SIGMOD2025

SuSe: Summary Selection for Regular Expression Subsequence Aggregation over Streams

Steven Purtzel, Matthias Weidlich

1 citation

Abstract

Regular expressions (RegEx) are an essential tool for pattern matching over streaming data, e.g., in network and security applications. The evaluation of RegEx queries becomes challenging, though, once subsequences are incorporated, i.e., characters in a sequence may be skipped during matching. Since the number of subsequence matches may grow exponentially in the input length, existing RegEx engines fall short in finding all subsequence matches, especially for queries including Kleene closure. In this paper, we argue that common applications for RegEx queries over streams do not require the enumeration of all distinct matches at any point in time.
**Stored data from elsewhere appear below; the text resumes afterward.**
File: src/rtl/auth_pkg.sv
// Shared definitions for the login sequencer: display mode codes, FSM state
// encodings and the keyed-digit range.
package auth_pkg;

   // Mode codes consumed by the seven-segment message display.
   localparam logic [2:0] MODE_ID   = 3'b000;
   localparam logic [2:0] MODE_PSWD = 3'b001;
   localparam logic [2:0] MODE_SUCC = 3'b011;
   localparam logic [2:0] MODE_FAIL = 3'b100;

   localparam logic [3:0] DIGIT_MAX = 4'd9;

   typedef enum logic [1:0] {
      S_ID   = 2'd0,
      S_PSWD = 2'd1,
      S_SUCC = 2'd2,
      S_FAIL = 2'd3
   } state_t;

   function automatic logic digit_valid(input logic [3:0] digit);
      return digit <= DIGIT_MAX;
   endfunction

endpackage

File: src/rtl/auth_digit_buffer.sv
// Entry buffer: shifts in valid decimal digits, counts them and strobes
// "complete" on the DIGITS-th one, presenting the full word in that cycle.
module auth_digit_buffer
   import auth_pkg::*;
#(
   parameter int DIGITS = 4
) (
   input  logic                clk,
   input  logic                rst_n,
   input  logic                clear,
   input  logic                load,
   input  logic [3:0]          digit,
   output logic [4*DIGITS-1:0] word,
   output logic [2:0]          count,
   output logic                complete
);

   logic [4*DIGITS-1:0] buffer;
   logic                take;

   assign take     = load && digit_valid(digit);
   // The word is the buffer with this cycle's digit appended, so the compare
   // happens on the final Enter without waiting for the shift to land.
   assign word     = (buffer << 4) | (4*DIGITS)'(digit);
   assign complete = take && (count == 3'(DIGITS - 1));

   // NOTE: sequential state uses non-blocking assignments so every register
   // samples pre-edge values; the buffer is reset so a partial entry never
   // survives a reset.
   always_ff @(posedge clk or negedge rst_n) begin
      if (!rst_n) begin
         buffer <= '0;
         count  <= '0;
      end else if (clear || complete) begin
         buffer <= '0;
         count  <= '0;
      end else if (take) begin
         buffer <= word;
         count  <= count + 3'd1;
      end
   end

endmodule

File: src/rtl/login_auth_fsm.sv
// Login sequencer: ID entry, password entry, SUCC/FAIL. Define LOCKOUT_EN to
// make FAIL terminal until reset; otherwise FAIL times out back to ID entry.
module login_auth_fsm
   import auth_pkg::*;
#(
   parameter int                  DIGITS           = 4,
   parameter logic [4*DIGITS-1:0] ID_VALUE         = 16'h1234,
   parameter logic [4*DIGITS-1:0] PSWD_VALUE       = 16'h5678,
   parameter int                  MAX_ATTEMPTS     = 3,
   parameter int                  FAIL_HOLD_CYCLES = 50_000_000
) (
   input  logic       Clk,
   input  logic       Rst,
   input  logic [3:0] Digit,
   input  logic       Enter,
   input  logic       Logout,
   output logic       IdOk,
   output logic       PswdOk,
   output logic [2:0] Mode,
   output logic [2:0] DigitCount,
   output logic [2:0] AttemptsLeft
);

   state_t              state, state_nx;
   logic                id_ok_nx, pswd_ok_nx;
   logic [2:0]          mode_nx, attempts_nx;
   logic                buf_clear, buf_load, complete, fail_done;
   logic [4*DIGITS-1:0] word;

   // Logout wins over Enter, and nothing is keyed outside the entry states.
   assign buf_load  = Enter && !Logout && (state == S_ID || state == S_PSWD);
   assign buf_clear = (Logout && state != S_FAIL) || fail_done;

   auth_digit_buffer #(
      .DIGITS (DIGITS)
   ) u_buffer (
      .clk      (Clk),
      .rst_n    (Rst),
      .clear    (buf_clear),
      .load     (buf_load),
      .digit    (Digit),
      .word     (word),
      .count    (DigitCount),
      .complete (complete)
   );

`ifndef LOCKOUT_EN
   localparam int TW = (FAIL_HOLD_CYCLES > 1) ? $clog2(FAIL_HOLD_CYCLES) : 1;
   logic [TW-1:0] fail_timer, fail_timer_nx;

   always_ff @(posedge Clk or negedge Rst) begin
      if (!Rst) fail_timer <= '0;
      else      fail_timer <= fail_timer_nx;
   end
`endif

   always_ff @(posedge Clk or negedge Rst) begin
      if (!Rst) begin
         state        <= S_ID;
         IdOk         <= 1'b0;
         PswdOk       <= 1'b0;
         Mode         <= MODE_ID;
         AttemptsLeft <= 3'(MAX_ATTEMPTS);
      end else begin
         state        <= state_nx;
         IdOk         <= id_ok_nx;
         PswdOk       <= pswd_ok_nx;
         Mode         <= mode_nx;
         AttemptsLeft <= attempts_nx;
      end
   end

   always_comb begin
      // NOTE: every output of this block gets a default first, so no path can
      // leave one unassigned and infer a latch.
      state_nx      = state;
      id_ok_nx      = IdOk;
      pswd_ok_nx    = PswdOk;
      mode_nx       = Mode;
      attempts_nx   = AttemptsLeft;
      fail_done     = 1'b0;
`ifndef LOCKOUT_EN
      fail_timer_nx = fail_timer;
`endif

      if (Logout && state != S_FAIL) begin
         state_nx    = S_ID;
         id_ok_nx    = 1'b0;
         pswd_ok_nx  = 1'b0;
         mode_nx     = MODE_ID;
         attempts_nx = 3'(MAX_ATTEMPTS);
      end else if (complete && state == S_ID) begin
         if (word == ID_VALUE) begin
            state_nx = S_PSWD;
            id_ok_nx = 1'b1;
            mode_nx  = MODE_PSWD;
         end
      end else if (complete && state == S_PSWD) begin
         if (word == PSWD_VALUE) begin
            state_nx   = S_SUCC;
            pswd_ok_nx = 1'b1;
            mode_nx    = MODE_SUCC;
         end else begin
            attempts_nx = AttemptsLeft - 3'd1;
            if (AttemptsLeft == 3'd1) begin
               state_nx = S_FAIL;
               mode_nx  = MODE_FAIL;
`ifndef LOCKOUT_EN
               fail_timer_nx = '0;
`endif
            end
         end
      end else if (state == S_FAIL) begin
`ifndef LOCKOUT_EN
         // The cycle that enters FAIL counts as the first hold cycle.
         if (fail_timer == TW'(FAIL_HOLD_CYCLES - 1)) begin
            fail_done     = 1'b1;
            fail_timer_nx = '0;
            state_nx      = S_ID;
            id_ok_nx      = 1'b0;
            pswd_ok_nx    = 1'b0;
            mode_nx       = MODE_ID;
            attempts_nx   = 3'(MAX_ATTEMPTS);
         end else begin
            fail_timer_nx = fail_timer + TW'(1);
         end
`endif
      end
   end

endmodule

File: config.mk
export PLATFORM = sky130hd
export DESIGN_NAME = login_auth_fsm
export DESIGN_NICKNAME = d
export VERILOG_FILES = /design/src/rtl/auth_pkg.sv /design/src/rtl/auth_digit_buffer.sv /design/src/rtl/login_auth_fsm.sv
export SDC_FILE = /design/constraint.sdc
export NUM_CORES = 1
export LEC_CHECK = 0
export ABC_AREA = 1
export ABC_CLOCK_PERIOD_IN_PS = 3850
export BUFFER_PORTS_ARGS = -buffer_cell sky130_fd_sc_hd__buf_2
export CELL_PAD_IN_SITES_DETAIL_PLACEMENT = 1
export CELL_PAD_IN_SITES_GLOBAL_PLACEMENT = 1
export CORE_ASPECT_RATIO = 0.5
export CORE_UTILIZATION = 28
export CTS_BUF_LIST = sky130_fd_sc_hd__clkbuf_4
export CTS_CLUSTER_DIAMETER = 40
export DETAILED_ROUTE_END_ITERATION = 7
export PLACE_DENSITY = 0.66
export SLEW_MARGIN = 5
export SYNTH_ARGS = -nofsm -noshare
export SYNTH_HDL_FRONTEND = slang
export SYNTH_SLANG_ARGS = --single-unit
File: constraint.sdc
create_clock -name Clk -period 3.85 [get_ports Clk]
set_input_delay 0.385 -clock Clk [delete_from_list [all_inputs] [get_ports Clk]]
set_output_delay 0.385 -clock Clk [all_outputs]
set_load 0.02 [all_outputs]
Yosys cells after proc, flatten, opt, wreduce, memory -nomap -nowiden. Index checks and enable logic that the tools add are counted.

Register bits after elaboration: 51. Input port bits: 8. Output and inout port bits: 11. Word-level logic and storage cells: 102.

Add/sub/neg operators: 3. Order comparisons: 1. Eq/ne operators: 16. Mux-type cells: 46. Bitwise logic cells: 3. Reduce and logical (&&, ||, !) cells: 25.

Operator list (count): $mux W26 (5); $mux W3 (16); $add A26 B1 Y26 const B (1); $eq A26 B26 Y1 const B (1); $mux W12 (2); $eq A16 B13 Y1 const B (1); $eq A16 B15 Y1 const B (1); $mux W2 (8); $or A16 B4 Y16 (1); $reduce_and A4 Y1 (4); $mux W1 (15); $reduce_bool A3 Y1 (4); $reduce_bool A4 Y1 (2); $logic_and A1 B1 Y1 (7); $ne A2 B2 Y1 const B (3); $ne A3 B2 Y1 const B (2); $ne A3 B3 Y1 const B (2); $ne A5 B3 Y1 const B (1); $reduce_and A5 Y1 (1); $le A4 B4 Y1 const B (1); $reduce_bool A2 Y1 (2); $add A3 B1 Y3 const B (1); $eq A3 B1 Y1 const B (1); $eq A3 B2 Y1 const B (1); other kinds (8) (11).

Depth between registers and ports, before layout.
Word-level depth: 12. Mapped depth: 12. Gate-level depth less buffers: 12.

Hierarchy. A second synthesis with hierarchy kept.

Cell total of the unflattened synthesis: 479. Area, all modules: 3320.7 µm².

Modules (own cells, without submodules): login_auth_fsm (times used 1, cells each 398, area each 2565.0 µm², sequential area each 903.4 µm²); auth_digit_buffer (times used 1, cells each 81, area each 755.7 µm², sequential area each 375.4 µm²).

Worst setup path before layout. No wires, ideal clock.

Kind: reg2reg. Start: register fail_timer[0]. End: register PswdOk. Setup time: 117 ps. Arrival: 1603 ps. Data required time: 3733 ps. Slack: 2130 ps. Cell stages (with the launch flop): 12. Path buffers: 1. Period minus slack after synthesis: 1720 ps. Path through: dfrtp_1 ha_1 nand2_1 nor2_4 nand2_1 nor2_1 nand3_1 nand2_1 buf_4 nand2_1 nand2_1 nand2_1.

Word-level cells in the longest chain between the ends: 3.

RTL lines: start: declaration (line login_auth_fsm.sv:49) `logic [TW-1:0] fail_timer, fail_timer_nx;`; start signal: assignment (line login_auth_fsm.sv:53) `else fail_timer <= fail_timer_nx;`; $eq A26 B26 Y1 (line login_auth_fsm.sv:116) `if (fail_timer == TW'(FAIL_HOLD_CYCLES - 1)) begin`; $reduce_bool A3 Y1 (no line); $reduce_and A4 Y1 (no line); end signal: assignment (line login_auth_fsm.sv:67) `PswdOk <= pswd_ok_nx;`; end: declaration (line login_auth_fsm.sv:18) `output logic PswdOk,`.

Every way passes these cells. A chain may end at the register's enable or synchronous reset.

Final worst setup path.
Start: register state[1]. End: register fail_timer[24].

Word-level cells in the longest chain between the ends: 8. Elaborated cells on any way between the ends: 18. Those cells by class: eq/ne: 5; mux: 1; bitwise: 2; reduce/logical: 10.

RTL lines: start: declaration (line login_auth_fsm.sv:24) `state_t state, state_nx;`; start signal: assignment (line login_auth_fsm.sv:65) `state <= state_nx;`; $eq A2 B1 Y1 or $logic_not A2 Y1 (tied branches) (line login_auth_fsm.sv:31, login_auth_fsm.sv:98, login_auth_fsm.sv:92); $logic_or A1 B1 Y1 (line login_auth_fsm.sv:31) `assign buf_load = Enter && !Logout && (state == S_ID || state == S_PSWD);`; $logic_and A1 B1 Y1 (line login_auth_fsm.sv:31); $logic_and A1 B1 Y1 (line auth_digit_buffer.sv:21) `assign take = load && digit_valid(digit);`; $logic_and A1 B1 Y1 (line auth_digit_buffer.sv:25) `assign complete = take && (count == 3'(DIGITS - 1));`; $logic_and A1 B1 Y1 (on tied branches) (line login_auth_fsm.sv:98, login_auth_fsm.sv:92); $ne A2 B1 Y1 (no line) (tied with other cells); $reduce_and A5 Y1 (no line).

Several ways; a longest one is shown, not always the timed one.

==> impl_metrics.tcl <==
set metrics [dict create \
    routed_wire_length_um 8870 \
    cts-buffers-inserted 5 \
    cts_hold_repair.buffers 0 \
    layout_cells_sized_above_1 0.0782 \
    globalplace.congestion 0.772 \
    whs_ns -0.0111 \
    design.die.area_mm2 0.0119 \
    die-height_um 77.7 \
    timing.final.hold_violations 25 \
    worstPathRequired_ns 4.15 \
    yosys_register_bits 51 \
    tritoncts "built" \
    timing_worst_slew_pin_value_ns 0.830 \
    syn_nets 496 \
    antenna_violating_nets_post_route 0 \
    clockRootBuffer "sky130_fd_sc_hd__clkbuf_4" \
    r2r_cells 9 \
    tns_ns 0 \
    cts_sinks 51 \
    route.detailed.drc 0 \
    die_w_um 153 \
    synth_edf_count 0 \
    yosys.cell_types.count 25 \
    cts_buffer_depth 2 \
    worstPathMaxFanout 32 \
    number_of_buffer_cells_added_on_primary_ports 18 \
    grt_start_max_net_pins 33 \
    antenna_violations_before_repair 0 \
    setup.worst_path.start_class "flip-flop" \
    track_usage 0.164 \
    avgSynthCellArea_um2 6.64 \
    setup_viol 0 \
    arrival_time_of_the_worst_setup_path_ns 2.86 \
    maxSlewHeadroom 0.445 \
    post_drt_via_cell_ratio 4.69 \
    drt-pass1-iter-count 4 \
    synthFlopType "sky130_fd_sc_hd__dfrtp_1" \
    layout-area-overhead-vs-synth_pct 9.24 \
    cts_htree_levels 2 \
    insertedDiodeCount 0 \
    power_density_mw_per_mm2 249 \
    power.ir.vdd_worst_v 0.0000879 \
    dp_cells 636 \
    boundaryPins 19 \
    clock_insertion_delay_worst_skew_ns 0.41 \
    mostFrequentLayoutCell "sky130_fd_sc_hd__nand2_1" \
    power.static_leakage_nw 1.62 \
    drv_cap 0 \
    global_route.overflow_total 0 \
    synthCells 483 \
    min_period_over_period 0.664 \
    hpwl_um 6690 \
    setup.worst_path.class "flip-flop to flip-flop" \
    critical_path.endpoint_type "flip-flop" \
    row_count 27 \
    mappedNetlistArea_mm2 0.00321 \
    wl_per_instance_um 13.8 \
    cts_post_setup_buffers_inserted 0 \
    fin_worst_skew_ns 0.0126 \
    initial_utilization 0.290 \
    design.final.nets 511 \
    layout.cells.most_common_list "sky130_fd_sc_hd__nand2_1 (169), sky130_fd_sc_hd__nor2_1 (78), sky130_fd_sc_hd__dfrtp_1 (49)" \
    drt_iter0_markers 139 \
    final_period_minus_worst_setup_slack_ns 2.56 \
    violations "hold timing" \
    grt_setup_unrepaired "no" \
    yosysWarnings 0 \
    fmax_mhz 391 \
    grt_first_pass_wirelength_um 15400 \
    post_cts.resized_instances 0 \
    num_vias 3020 \
    sequential_area_share_after_synthesis 0.398 \
    number_of_global_route_vias_before_repair 3049 \
    worst_setup_hold_path_clk_slew_ns 0.17 \
    floorplan.core_area_mm2 0.0111 \
    postSynth.asyncResetShare 1.00 \
    hold_class "input port to asynchronous set/reset pin" \
    post_layout_nonfiller_instances 644 \
    run_status "complete, but fails checks" \
    timing.final.max_slew_violations 0 \
]
layer usage:
layer / vias up / GRT usage / part of all wire
met2: 31 / 0.266 / 0.45
li1: 1559 / - / -
met3: 11 / 0.0302 / 0.029
met4: 0 / 0.0490 / 0.015
met1: 1419 / 0.222 / 0.51
met5: - / 0 / 0
Yosys cell counts (2+ instances only):
| cell type | instances | share of area |
|---|---|---|
| sky130_fd_sc_hd__nand2_1 | 169 | 0.20 |
| sky130_fd_sc_hd__nor2_1 | 78 | 0.091 |
| sky130_fd_sc_hd__dfrtp_1 | 49 | 0.38 |
| sky130_fd_sc_hd__inv_1 | 46 | 0.054 |
| sky130_fd_sc_hd__nand3_1 | 44 | 0.069 |
| sky130_fd_sc_hd__a21oi_1 | 15 | 0.023 |
| sky130_fd_sc_hd__nand4_1 | 14 | 0.027 |
| sky130_fd_sc_hd__o21ai_1 | 14 | 0.022 |
| sky130_fd_sc_hd__xor2_1 | 9 | 0.025 |
| sky130_fd_sc_hd__o21ai_0 | 8 | 0.012 |
| sky130_fd_sc_hd__buf_2 | 7 | 0.011 |
| sky130_fd_sc_hd__clkbuf_1 | 6 | 0.0070 |
| sky130_fd_sc_hd__ha_1 | 5 | 0.019 |
| sky130_fd_sc_hd__nor3_1 | 3 | 0.0047 |
| sky130_fd_sc_hd__dfstp_2 | 2 | 0.016 |
| sky130_fd_sc_hd__nand3_2 | 2 | 0.0062 |
| sky130_fd_sc_hd__nor2_4 | 2 | 0.0070 |
| sky130_fd_sc_hd__o21bai_1 | 2 | 0.0047 |
| sky130_fd_sc_hd__xnor2_1 | 2 | 0.0055 |
cell type report:
| type | count | area, µm² |
|---|---|---|
| Inverter | 47 | 176 |
| Tap cell | 145 | 181 |
| Multi-Input combinational cell | 371 | 1690 |
| Sequential cell | 51 | 1280 |
| Clock buffer | 5 | 37.5 |
| Timing Repair Buffer | 22 | 120 |
| Fill cell | 1419 | 7570 |
| Clock inverter | 3 | 22.5 |
stage by stage:
| stage | power [W] | hold slack [ns] | area, µm² | worst slack, ns | utilization |
|---|---|---|---|---|---|
| after floorplan | 0.000575 | 0.0894 | 3210 | 2.13 | - |
| after global placement | 0.000600 | 0.468 | 3450 | 1.35 | 0.311 |
| after detailed placement | 0.000600 | 0.465 | 3450 | 1.23 | 0.311 |
| after CTS | 0.000888 | 0.00840 | 3510 | 1.25 | 0.316 |
| after global routing | 0.000916 | 0.0421 | 3510 | 0.906 | 0.316 |
| final | 0.000875 | -0.0111 | 3510 | 1.29 | 0.316 |
where the power goes:
part | internal (W) | switching (W) | leakage, nW
Sequential | 0.000539 | 0.00000285 | 0.673
Clock | 0.0000755 | 0.000210 | 0.0360
Combinational | 0.0000123 | 0.0000344 | 0.909
worst max-delay path: stages (launching register included):
cell and delay, ns:
sky130_fd_sc_hd__dfrtp_1 0.48, sky130_fd_sc_hd__nor3_4 0.53, sky130_fd_sc_hd__nand3_2 0.22, sky130_fd_sc_hd__nor2_4 0.34
sky130_fd_sc_hd__nand3_2 0.13, sky130_fd_sc_hd__nand2_1 0.09, sky130_fd_sc_hd__buf_4 0.23, sky130_fd_sc_hd__inv_2 0.24
sky130_fd_sc_hd__nand2_1 0.12, sky130_fd_sc_hd__o21ai_1 0.07
cell families (layout without fill, tap and decap cells):
logic type               after synthesis  in the layout  share of synthesized area
XOR/XNOR                              11             11                     0.0300
buffers and inverters                 61             77                     0.0752
flip-flops                            51             51                      0.398
adder cells (fa/ha/maj)                5              5                     0.0195
AO/OA/AOI/OAI                         40             40                     0.0647
AND/OR/NAND/NOR                      315            315                      0.412
state kept, by name (all words and copies together), names as in the netlist:
name / cells
AttemptsLeft: 3
IdOk: 1
Mode: 3
PswdOk: 1
fail_timer: 26
state: 2
u_buffer.buffer: 12
u_buffer.count: 3
path summary, 6_finish.rpt:
| check | from | to | slack [ns] |
|---|---|---|---|
| worst max-delay path | state[1] | fail_timer[24] | 1.29 |
| worst max register to register | state[1] | fail_timer[24] | 1.29 |
| worst min register to register | PswdOk | PswdOk | 0.50 |
| worst min-delay path | Rst | fail_timer[23] | -0.01 |
| min in group Clk | Digit[0] | u_buffer.buffer[0] | 0.24 |
| max in group asynchronous | Rst | fail_timer[4] | 3.08 |
(Power assumes the default switching activity.)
Rather, only an aggregate over the matches is typically fetched at specific, yet unknown time points. To cater for these scenarios, we present SuSe, a novel architecture for RegEx evaluation that is based on a query-specific summary of the stream. It employs a novel data structure, coined StateSummary, to capture aggregated information about subsequence matches. This structure is maintained by a summary selector, which aims at choosing the stream projections that minimize the loss in the aggregation result over time. Experiments on real-world and synthetic data demonstrate that SuSe is both effective and efficient, with the aggregates being based on several orders of magnitude more matches compared to baseline techniques.